As part of The Cloud Institute’s teaching and learning system, these standards draw upon the most progressive fields of study - biomimicry, neuroscience, environmental ethics, systems thinking, and others - and have been aligned to Common Core, State Standards, Character Education, Cultural Competencies and Partnership for 21st Century Skills. The content is influenced by top leadership principles including The Entrepreneurial Mindset, Systems Thinking and System Dynamics, Characteristics of Resiliency, Habits of Mind (Costa and Kallick), and the attributes of catalytic or “quiet” leadership (David Rock).
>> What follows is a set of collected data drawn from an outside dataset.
<file path="config.mk">
export PLATFORM = sky130hd
export DESIGN_NAME = reaction_responder
export DESIGN_NICKNAME = d
export VERILOG_FILES = /design/src/rtl/reaction_responder_pkg.sv /design/src/rtl/reaction_responder_bcd3_down.sv /design/src/rtl/reaction_responder.sv
export SDC_FILE = /design/constraint.sdc
export NUM_CORES = 1
export LEC_CHECK = 0
export ABC_AREA = 1
export BUFFER_PORTS_ARGS = -buffer_cell sky130_fd_sc_hd__buf_2
export CAP_MARGIN = 20
export CORE_UTILIZATION = 60
export CTS_BUF_LIST = sky130_fd_sc_hd__clkbuf_16
export DETAILED_ROUTE_END_ITERATION = 10
export GPL_ROUTABILITY_DRIVEN = 0
export MAX_ROUTING_LAYER = met4
export PLACE_DENSITY = 0.78
export SETUP_SLACK_MARGIN = 0.05
export SLEW_MARGIN = 20
export SYNTH_ARGS = -nofsm -noshare
export SYNTH_HDL_FRONTEND = slang
export SYNTH_SLANG_ARGS = --single-unit
export TNS_END_PERCENT = 5
</file>
<file path="constraint.sdc">
create_clock -name clk -period 4.9 [get_ports clk]
set_input_delay 0.735 -clock clk [delete_from_list [all_inputs] [get_ports clk]]
set_output_delay 0.735 -clock clk [all_outputs]
set_load 0.05 [all_outputs]
</file>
The nine Core Content Standards are: Cultural Preservation and Transformation, Responsible Local and Global Citizenship, Dynamics of Systems and Change, Sustainable Economics, Healthy Commons, Natural Laws and Ecological Principles, Inventing and Affecting The Future, Multiple Perspectives and Sense Of Place.

According to Dr. Moira Wilkinson, The Cloud Institute’s Senior Director of Education and Research, “Any one of The Cloud Institute’s EfS Standards on their own, offer a valuable contribution to education. The nine core content standards that we promote, and the indicators that accompany them, are woven together to produce catalytic results. This collection is both comprehensive and rigorous, based on relevant and carefully selected fields of thought, and designed to integrate smoothly into existing programs.”

To learn more about the Cloud Institute’s EfS Standards and Performance Indicators and to download your free copy, visit /cloud-efs-standards

The Cloud Institute’s Education for Sustainability (EfS) Standards and Performance Indicator’s Q & A

Q. Who and what informed the development of these standards?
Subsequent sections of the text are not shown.